WHAT YOU SHOULD DO -> Below are records; quote them exactly from the first line through the line that contains "package sdgs_pkg;".

SUPPLIED DATA ->
==> src/sv/sdgs_pkg.sv <==
// ----------------------------------------------------------------------------
// sdgs_pkg: shared types and constants of the sidechain ducking gain smoother
// Field widths, register indexes, reset values and the job record that
// travels from the smoothing front end to the per-target back end.
// ----------------------------------------------------------------------------
package sdgs_pkg;

  // Field widths
  localparam int DB_W        = 16;   // dB values, Q8.8
  localparam int COEFF_W     = 16;   // coefficients, Q0.16
  localparam int OFS_W       = 14;   // per-target offsets and adjustments
  localparam int MASK_W      = 8;    // target presence mask
  localparam int SLOT_PORT_W = 3;    // target_slot field
  localparam int CFG_IDX_W   = 2;
  localparam int CFG_DATA_W  = 16;

  // Derived arithmetic widths
  localparam int DIFF_W = DB_W + 1;                // target minus gain
  localparam int PROD_W = DIFF_W + COEFF_W + 1;    // coefficient times difference
  localparam int STEP_W = PROD_W - COEFF_W;        // product after dropping fraction
  localparam int SUM_W  = DIFF_W + 1;              // offset plus gain change

  localparam int ROUND_HALF   = 32768;
  localparam int SNAP_LIMIT   = 2;                 // just under 0.01 dB
  localparam int OFFSET_MIN   = -6144;             // -24 dB
  localparam int MASK_SLOTS   = 8;
  localparam int NUM_TARGETS_DEF = 8;

  // Reset values of the configuration registers
  localparam logic signed [DB_W-1:0]  DUCK_AMOUNT_RST  = -16'sd2560;
  localparam logic signed [DB_W-1:0]  THRESHOLD_RST    = -16'sd10240;
  localparam logic [COEFF_W-1:0]      ATTACK_RST       = 16'd16384;
  localparam logic [COEFF_W-1:0]      RELEASE_RST      = 16'd4096;

  // Depth of the queue between front and back end
  localparam int QUEUE_DEPTH = 2;
  localparam int QPTR_W      = 1;

  typedef enum logic [CFG_IDX_W-1:0] {
    REG_DUCK_AMOUNT,
    REG_SILENCE_THRESHOLD,
    REG_ATTACK_COEFF,
    REG_RELEASE_COEFF
  } cfg_reg_t;

  typedef enum logic [1:0] {
    F_IDLE,
    F_MUL,
    F_FIN
  } front_state_t;

  typedef enum logic {
    B_IDLE,
    B_WALK
  } back_state_t;

  // One frame's worth of work for the back end
  typedef struct packed {
    logic signed [DIFF_W-1:0] change;
    logic                     duck;
    logic signed [DB_W-1:0]   level;
    logic [MASK_W-1:0]        mask;
  } job_t;

endpackage

==> src/sv/sdgs_front.sv <==
// ----------------------------------------------------------------------------
// sdgs_front: item intake and gain smoothing
// Holds the configuration registers and the smoothed gain, runs the one-pole
// update of one item (capture, multiply, round and snap) and hands a job to the queue.
// ----------------------------------------------------------------------------
module sdgs_front (
  input  logic                                   clk,
  input  logic                                   rst_n,
  input  logic                                   cfg_we,
  input  logic [sdgs_pkg::CFG_IDX_W-1:0]         cfg_addr,
  input  logic [sdgs_pkg::CFG_DATA_W-1:0]        cfg_wdata,
  input  logic                                   in_push,
  output logic                                   in_full,
  input  logic signed [sdgs_pkg::DB_W-1:0]       in_peak_left,
  input  logic signed [sdgs_pkg::DB_W-1:0]       in_peak_right,
  input  logic                                   in_source_present,
  input  logic [sdgs_pkg::MASK_W-1:0]            in_target_present_mask,
  input  logic                                   q_full,
  output logic                                   q_push,
  output sdgs_pkg::job_t                         q_job
);
  import sdgs_pkg::*;

  front_state_t               st_r, st_nxt;
  logic signed [DB_W-1:0]     duck_amount_r;
  logic signed [DB_W-1:0]     threshold_r;
  logic [COEFF_W-1:0]         attack_r;
  logic [COEFF_W-1:0]         release_r;
  logic signed [DB_W-1:0]     smooth_r, smooth_nxt;

  logic                       flag_r, flag_nxt;
  logic signed [DB_W-1:0]     target_r, target_nxt;
  logic [COEFF_W-1:0]         coeff_r, coeff_nxt;
  logic signed [DIFF_W-1:0]   diff_r, diff_nxt;
  logic [MASK_W-1:0]          mask_r, mask_nxt;
  logic signed [PROD_W-1:0]   prod_r, prod_nxt;

  logic signed [DB_W-1:0]     peak;
  logic                       flag_in;
  logic signed [DB_W-1:0]     target_in;
  logic signed [PROD_W-1:0]   rnd;
  logic signed [STEP_W-1:0]   step;
  logic signed [STEP_W-1:0]   next_wide;
  logic signed [STEP_W-1:0]   snap_gap;
  logic signed [DB_W-1:0]     next_gain;
  logic signed [DIFF_W-1:0]   change;

  assign peak      = (in_peak_left > in_peak_right) ? in_peak_left : in_peak_right;
  assign flag_in   = peak > threshold_r;
  assign target_in = flag_in ? duck_amount_r : '0;

  // Round to nearest with ties upward, then drop the 16 fraction bits.
  assign rnd       = prod_r + PROD_W'(ROUND_HALF);
  assign step      = rnd[PROD_W-1:COEFF_W];
  assign next_wide = STEP_W'(smooth_r) + step;
  assign snap_gap  = next_wide - STEP_W'(target_r);
  assign next_gain = (snap_gap <= STEP_W'(SNAP_LIMIT) && snap_gap >= -STEP_W'(SNAP_LIMIT))
                     ? target_r : next_wide[DB_W-1:0];
  assign change    = DIFF_W'(next_gain) - DIFF_W'(smooth_r);

  assign in_full = (st_r != F_IDLE);

  always_comb begin
    st_nxt     = st_r;
    smooth_nxt = smooth_r;
    flag_nxt   = flag_r;
    target_nxt = target_r;
    coeff_nxt  = coeff_r;
    diff_nxt   = diff_r;
    mask_nxt   = mask_r;
    prod_nxt   = prod_r;
    q_push     = 1'b0;
    unique case (st_r)
      F_IDLE: begin
        // An item without a source is taken and dropped.
        if (in_push && in_source_present) begin
          flag_nxt   = flag_in;
          target_nxt = target_in;
          coeff_nxt  = flag_in ? attack_r : release_r;
          diff_nxt   = DIFF_W'(target_in) - DIFF_W'(smooth_r);
          mask_nxt   = in_target_present_mask;
          st_nxt     = F_MUL;
        end
      end
      F_MUL: begin
        prod_nxt = PROD_W'($signed({1'b0, coeff_r})) * PROD_W'(diff_r);
        st_nxt   = F_FIN;
      end
      F_FIN: begin
        if (!q_full) begin
          smooth_nxt = next_gain;
          q_push     = 1'b1;
          st_nxt     = F_IDLE;
        end
      end
      default: st_nxt = F_IDLE;
    endcase
  end

  assign q_job.change = change;
  assign q_job.duck   = flag_r;
  assign q_job.level  = next_gain;
  assign q_job.mask   = mask_r;

  always_ff @(posedge clk) begin
    if (!rst_n) begin
      st_r          <= F_IDLE;
      smooth_r      <= '0;
      duck_amount_r <= DUCK_AMOUNT_RST;
      threshold_r   <= THRESHOLD_RST;
      attack_r      <= ATTACK_RST;
      release_r     <= RELEASE_RST;
    end else begin
      st_r     <= st_nxt;
      smooth_r <= smooth_nxt;
      if (cfg_we) begin
        unique case (cfg_reg_t'(cfg_addr))
          REG_DUCK_AMOUNT:       duck_amount_r <= $signed(cfg_wdata);
          REG_SILENCE_THRESHOLD: threshold_r   <= $signed(cfg_wdata);
          REG_ATTACK_COEFF:      attack_r      <= cfg_wdata;
          REG_RELEASE_COEFF:     release_r     <= cfg_wdata;
          default: ;
        endcase
      end
    end
  end

  always_ff @(posedge clk) begin
    flag_r   <= flag_nxt;
    target_r <= target_nxt;
    coeff_r  <= coeff_nxt;
    diff_r   <= diff_nxt;
    mask_r   <= mask_nxt;
    prod_r   <= prod_nxt;
  end

endmodule

==> src/sv/sdgs_job_queue.sv <==
// ----------------------------------------------------------------------------
// sdgs_job_queue: short job queue between front and back end
// A small first-in first-out buffer of frame jobs.
// ----------------------------------------------------------------------------
module sdgs_job_queue (
  input  logic            clk,
  input  logic            rst_n,
  input  logic            push,
  input  sdgs_pkg::job_t  push_job,
  output logic            full,
  input  logic            pop,
  output sdgs_pkg::job_t  pop_job,
  output logic            empty
);
  import sdgs_pkg::*;

  job_t                q_mem [QUEUE_DEPTH];
  logic [QPTR_W-1:0]   wr_ptr_r, wr_ptr_nxt;
  logic [QPTR_W-1:0]   rd_ptr_r, rd_ptr_nxt;
  logic [QPTR_W:0]     count_r, count_nxt;
  logic                do_push, do_pop;

  assign full    = (count_r == (QPTR_W+1)'(QUEUE_DEPTH));
  assign empty   = (count_r == '0);
  assign do_push = push && !full;
  assign do_pop  = pop && !empty;
  assign pop_job = q_mem[rd_ptr_r];

  always_comb begin
    wr_ptr_nxt = do_push ? wr_ptr_r + QPTR_W'(1) : wr_ptr_r;
    rd_ptr_nxt = do_pop  ? rd_ptr_r + QPTR_W'(1) : rd_ptr_r;
    count_nxt  = count_r + (QPTR_W+1)'(do_push) - (QPTR_W+1)'(do_pop);
  end

  always_ff @(posedge clk) begin
    if (!rst_n) begin
      wr_ptr_r <= '0;
      rd_ptr_r <= '0;
      count_r  <= '0;
    end else begin
      wr_ptr_r <= wr_ptr_nxt;
      rd_ptr_r <= rd_ptr_nxt;
      count_r  <= count_nxt;
    end
  end

  always_ff @(posedge clk) begin
    if (do_push) begin
      q_mem[wr_ptr_r] <= push_job;
    end
  end

endmodule

==> src/sv/sdgs_back.sv <==
// ----------------------------------------------------------------------------
// sdgs_back: per-target offset walk
// Takes one job at a time, visits the target slots in order, updates each
// present target's clamped offset and emits one result per slot.
// ----------------------------------------------------------------------------
module sdgs_back #(
  parameter int NUM_TARGETS = sdgs_pkg::NUM_TARGETS_DEF
) (
  input  logic                                    clk,
  input  logic                                    rst_n,
  input  logic                                    q_empty,
  input  sdgs_pkg::job_t                          q_job,
  output logic                                    q_pop,
  output logic                                    out_empty,
  input  logic                                    out_pop,
  output logic [sdgs_pkg::SLOT_PORT_W-1:0]        out_target_slot,
  output logic signed [sdgs_pkg::OFS_W-1:0]       out_volume_adjust,
  output logic                                    out_adjust_valid,
  output logic signed [sdgs_pkg::OFS_W-1:0]       out_applied_offset,
  output logic                                    out_ducking_active,
  output logic signed [sdgs_pkg::DB_W-1:0]        out_duck_level,
  output logic                                    out_last
);
  import sdgs_pkg::*;

  // Only the first eight slots have a mask bit and give results.
  localparam int EMIT   = (NUM_TARGETS < MASK_SLOTS) ? NUM_TARGETS : MASK_SLOTS;
  localparam int SLOT_W = (EMIT > 1) ? $clog2(EMIT) : 1;

  back_state_t                 bst_r, bst_nxt;
  job_t                        job_r, job_nxt;
  logic [SLOT_PORT_W-1:0]      slot_r, slot_nxt;
  logic signed [OFS_W-1:0]     ofs_r [EMIT];
  logic                        out_v_r, out_v_nxt;

  logic                        adv, emit, last_slot, present;
  logic [SLOT_W-1:0]           idx;
  logic signed [OFS_W-1:0]     old_ofs, new_ofs, adj;
  logic signed [SUM_W-1:0]     sum, clamped;

  assign adv       = !out_v_r || out_pop;
  assign last_slot = (slot_r == SLOT_PORT_W'(EMIT - 1));
  assign idx       = slot_r[SLOT_W-1:0];
  assign old_ofs   = ofs_r[idx];
  assign present   = job_r.mask[slot_r];

  always_comb begin
    sum = SUM_W'(old_ofs) + SUM_W'(job_r.change);
    if (sum < SUM_W'(OFFSET_MIN)) begin
      clamped = SUM_W'(OFFSET_MIN);
    end else if (sum > SUM_W'(0)) begin
      clamped = '0;
    end else begin
      clamped = sum;
    end
    if (present && job_r.change != '0) begin
      new_ofs = clamped[OFS_W-1:0];
    end else begin
      new_ofs = old_ofs;
    end
    adj = new_ofs - old_ofs;
  end

  always_comb begin
    bst_nxt  = bst_r;
    slot_nxt = slot_r;
    job_nxt  = job_r;
    q_pop    = 1'b0;
    emit     = 1'b0;
    unique case (bst_r)
      B_IDLE: begin
        if (!q_empty) begin
          job_nxt  = q_job;
          q_pop    = 1'b1;
          slot_nxt = '0;
          bst_nxt  = B_WALK;
        end
      end
      B_WALK: begin
        if (adv) begin
          emit = 1'b1;
          if (last_slot) begin
            bst_nxt = B_IDLE;
          end else begin
            slot_nxt = slot_r + SLOT_PORT_W'(1);
          end
        end
      end
      default: bst_nxt = B_IDLE;
    endcase
    if (emit) begin
      out_v_nxt = 1'b1;
    end else if (out_pop) begin
      out_v_nxt = 1'b0;
    end else begin
      out_v_nxt = out_v_r;
    end
  end

  assign out_empty = !out_v_r;

  always_ff @(posedge clk) begin
    if (!rst_n) begin
      bst_r   <= B_IDLE;
      out_v_r <= 1'b0;
      for (int i = 0; i < EMIT; i++) begin
        ofs_r[i] <= '0;
      end
    end else begin
      bst_r   <= bst_nxt;
      out_v_r <= out_v_nxt;
      if (emit) begin
        ofs_r[idx] <= new_ofs;
      end
    end
  end

  always_ff @(posedge clk) begin
    job_r  <= job_nxt;
    slot_r <= slot_nxt;
    if (emit) begin
      out_target_slot    <= slot_r;
      out_volume_adjust  <= adj;
      out_adjust_valid   <= present && adj != '0;
      out_applied_offset <= new_ofs;
      out_ducking_active <= job_r.duck;
      out_duck_level     <= job_r.level;
      out_last           <= last_slot;
    end
  end

endmodule

==> src/sv/sidechain_ducking_gain_smoother_core.sv <==
// ----------------------------------------------------------------------------
// sidechain_ducking_gain_smoother_core: sidechain ducker top level
// Joins the smoothing front end, the job queue and the per-target back end.
// ----------------------------------------------------------------------------
// Once per frame the block takes the source bus peaks and the target mask.
// When the source is present the front end runs the one-pole gain update
// (decide, multiply, round and snap) and queues the result; the back end
// then gives one result per target slot, one a cycle while the consumer
// keeps popping, min(NUM_TARGETS, 8) results in all, while the front end is
// free to take the next item. In steady state the frame rate is set by the
// serial walk over the target offsets for all but the smallest target counts,
// and by any hold-off of pop by the consumer. Items without a source are taken
// and give no result. Configuration writes take effect for items taken after
// the write.
module sidechain_ducking_gain_smoother_core #(
  parameter int NUM_TARGETS = sdgs_pkg::NUM_TARGETS_DEF
) (
  input  logic                                    clk,
  input  logic                                    rst_n,
  input  logic                                    cfg_we,
  input  logic [sdgs_pkg::CFG_IDX_W-1:0]          cfg_addr,
  input  logic [sdgs_pkg::CFG_DATA_W-1:0]         cfg_wdata,
  input  logic                                    in_push,
  output logic                                    in_full,
  input  logic signed [sdgs_pkg::DB_W-1:0]        in_peak_left,
  input  logic signed [sdgs_pkg::DB_W-1:0]        in_peak_right,
  input  logic                                    in_source_present,
  input  logic [sdgs_pkg::MASK_W-1:0]             in_target_present_mask,
  output logic                                    out_empty,
  input  logic                                    out_pop,
  output logic [sdgs_pkg::SLOT_PORT_W-1:0]        out_target_slot,
  output logic signed [sdgs_pkg::OFS_W-1:0]       out_volume_adjust,
  output logic                                    out_adjust_valid,
  output logic signed [sdgs_pkg::OFS_W-1:0]       out_applied_offset,
  output logic                                    out_ducking_active,
  output logic signed [sdgs_pkg::DB_W-1:0]        out_duck_level,
  output logic                                    out_last
);
  import sdgs_pkg::*;

  logic  q_push, q_full, q_pop, q_empty;
  job_t  push_job, pop_job;

  sdgs_front u_front (
    .clk                    (clk),
    .rst_n                  (rst_n),
    .cfg_we                 (cfg_we),
    .cfg_addr               (cfg_addr),
    .cfg_wdata              (cfg_wdata),
    .in_push                (in_push),
    .in_full                (in_full),
    .in_peak_left           (in_peak_left),
    .in_peak_right          (in_peak_right),
    .in_source_present      (in_source_present),
    .in_target_present_mask (in_target_present_mask),
    .q_full                 (q_full),
    .q_push                 (q_push),
    .q_job                  (push_job)
  );

  sdgs_job_queue u_queue (
    .clk      (clk),
    .rst_n    (rst_n),
    .push     (q_push),
    .push_job (push_job),
    .full     (q_full),
    .pop      (q_pop),
    .pop_job  (pop_job),
    .empty    (q_empty)
  );

  sdgs_back #(
    .NUM_TARGETS (NUM_TARGETS)
  ) u_back (
    .clk                (clk),
    .rst_n              (rst_n),
    .q_empty            (q_empty),
    .q_job              (pop_job),
    .q_pop              (q_pop),
    .out_empty          (out_empty),
    .out_pop            (out_pop),
    .out_target_slot    (out_target_slot),
    .out_volume_adjust  (out_volume_adjust),
    .out_adjust_valid   (out_adjust_valid),
    .out_applied_offset (out_applied_offset),
    .out_ducking_active (out_ducking_active),
    .out_duck_level     (out_duck_level),
    .out_last           (out_last)
  );

endmodule
==> config.mk <==
export PLATFORM = sky130hd
export DESIGN_NAME = sidechain_ducking_gain_smoother_core
export DESIGN_NICKNAME = d
export VERILOG_FILES = /design/src/sv/sdgs_pkg.sv /design/src/sv/sdgs_front.sv /design/src/sv/sdgs_job_queue.sv /design/src/sv/sdgs_back.sv /design/src/sv/sidechain_ducking_gain_smoother_core.sv
export SDC_FILE = /design/constraint.sdc
export NUM_CORES = 2
export LEC_CHECK = 0
export BUFFER_PORTS_ARGS = -buffer_cell sky130_fd_sc_hd__buf_4
export CAP_MARGIN = 25
export CORE_MARGIN = 1.5
export CORE_UTILIZATION = 55
export CTS_CLUSTER_SIZE = 24
export DETAILED_ROUTE_END_ITERATION = 10
export MAX_ROUTING_LAYER = met4
export PLACE_DENSITY = 0.72
export SLEW_MARGIN = 10
export SYNTH_ARGS = -nofsm -noshare
export SYNTH_HDL_FRONTEND = slang
export SYNTH_SLANG_ARGS = --single-unit
==> constraint.sdc <==
create_clock -name clk -period 11.83 [get_ports clk]
set_clock_uncertainty 0.15 [all_clocks]
set_input_delay 1.183 -clock clk [delete_from_list [all_inputs] [get_ports clk]]
set_output_delay 1.183 -clock clk [all_outputs]
set_load 0.02 [all_outputs]
==> flow_summary_export.csv <==
group,metric,value,unit
clocking,ctsResizeCount,0,
yosys,ys.flop_type,"edfxtp_1",
clocking,clock_latency,0.60,ns
sta,finalSetupTns,0,ns
grt,grt_pass1_vias,22440,
yosys,synth_edf_count,368,
layout,layout_commonest_cell,"inv_1",
clocking,post_cts_buffers,0,
routing,vias,21260,
worst_hold_path,min_to,"u_back.out_duck_level[14]",
yosys,synth_nets,3412,
routing,first_pass_iters,8,
clocking,h-tree-depth,2,
critical_path,critPathMaxFanout,20,
critical_path,r2r_cells,35,
job,drv_cap,0,
floorplan,row_count,87,
layout,most-common-layout-cells,"inv_1 (371), edfxtp_1 (368), nand2_1 (327)",
yosys,syn_area,31570,um^2
floorplan,io_pins,116,
layout,final_layout_size_suffix_gt1_share,12.17,%
layout,diodes,0,
layout,layout-area-overhead-vs-synth,10.26,%
critical_path,crit_type,"reg -> reg",
layout,layout.nets,3497,
critical_path,max_stage_delay,0.45,ns
sta,drv_slew,0,
sta,max_freq,0.1114,GHz
sta,worst_pin_slew,1.022,ns
critical_path,crit_slowest_cell,"or4_1",
yosys,yosysUniqueCellTypes,71,
grt,grt-busiest-layer,"met2",
routing,first_iter_violations,1346,
clocking,clockBufferDepth,3,
floorplan,coreArea,56600,um^2
sta,rsz0062_at_grt,"no",
placed_design,finalWeightedCongestion,0.8875,
worst_hold_path,hold_class,"reg -> reg",
clocking,cts_inserted_buffers,48,
yosys,synthArstFlopShare,0,%
floorplan,die_x,242.6,um
routing,finalWirelength,75.14,mm
routing,detail_route.wl_per_cell,20.01,um
critical_path,required,12.09,ns
critical_path,regToRegStartpoint,"u_front.prod_r[15]",
placed_design,portBuffers,115,
floorplan,initial_utilization,55.77,%
sta,fin_crit,8.974,ns
critical_path,cp-end-kind,"flip-flop",
critical_path,cp-start-kind,"flip-flop",
placed_design,hpwl,55.00,mm
routing,avgViaCountPerCell,5.660,
sta,slew_headroom,30.82,%
sta,final_hold_viol_count,0,
outcome,outcome,"complete, no violations",
routing,drtAntennaViolNets,0,
floorplan,fp.dieH,242.6,um
yosys,ys_seq_area_share,40.77,%
yosys,syn_area_per_cell,10.98,um^2
yosys,synth_top_area_cell,"edfxtp_1",
grt,use_met3,3.726,%
grt,grt_pass1_wl,119.1,mm
sta,period_share,75.86,%
floorplan,dieArea,58850,um^2
grt,grt_max_degree,101,
clocking,tritoncts,"yes",
worst_hold_path,hold_depth,0,
grt,met2_usage,45.48,%
worst_hold_path,hp-start,"u_back.job_r[22]",
critical_path,r2r_slack,2.86,ns
yosys,syn_inst,2874,
sta,setup_viol,0,
routing,drc,0,
clocking,cts_sinks,459,
clocking,cts_hold_buf,0,
yosys,ys_ff_latch,459,
grt,gr-total-overflow,0,
grt,grt_antenna_before_repair,0,
grt,grt_usage,26.66,%
yosys,synth_warnings,0,
critical_path,arrival,9.23,ns
yosys,synth_top_area_share,35.00,%
critical_path,reg2reg_to,"u_queue.q_mem[1][39]",
grt,grt_use_met1,32.36,%
clocking,root_buffer,"clkbuf_16",
critical_path,cp_common_cell,"a21oi_1",
yosys,yosys-top-cells-area,"edfxtp_1 (35%), fa_1 (14%), ha_1 (10%), dfxtp_1 (5.8%), inv_1 (4.4%)",
layout,fillers,4564,
clocking,clk_pin_slew,0.06,ns
## cell families (layout without fill, tap and decap cells)
family                     count (synthesis)  after routing  synth area share, %
xor gates and xnor gates                 107            107                2.968
adders and majority gates                474            474                23.87
DFF                                      459            459                40.77
muxes                                    139            139                6.044
and+or+nand+nor                          850            850                12.75
buffers and inverters                    469            594                5.608
AOI/OAI and AO/OA                        376            376                7.986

RESULT OF THE EXERCISE ->
==> src/sv/sdgs_pkg.sv <==
// ----------------------------------------------------------------------------
// sdgs_pkg: shared types and constants of the sidechain ducking gain smoother
// Field widths, register indexes, reset values and the job record that
// travels from the smoothing front end to the per-target back end.
// ----------------------------------------------------------------------------
package sdgs_pkg;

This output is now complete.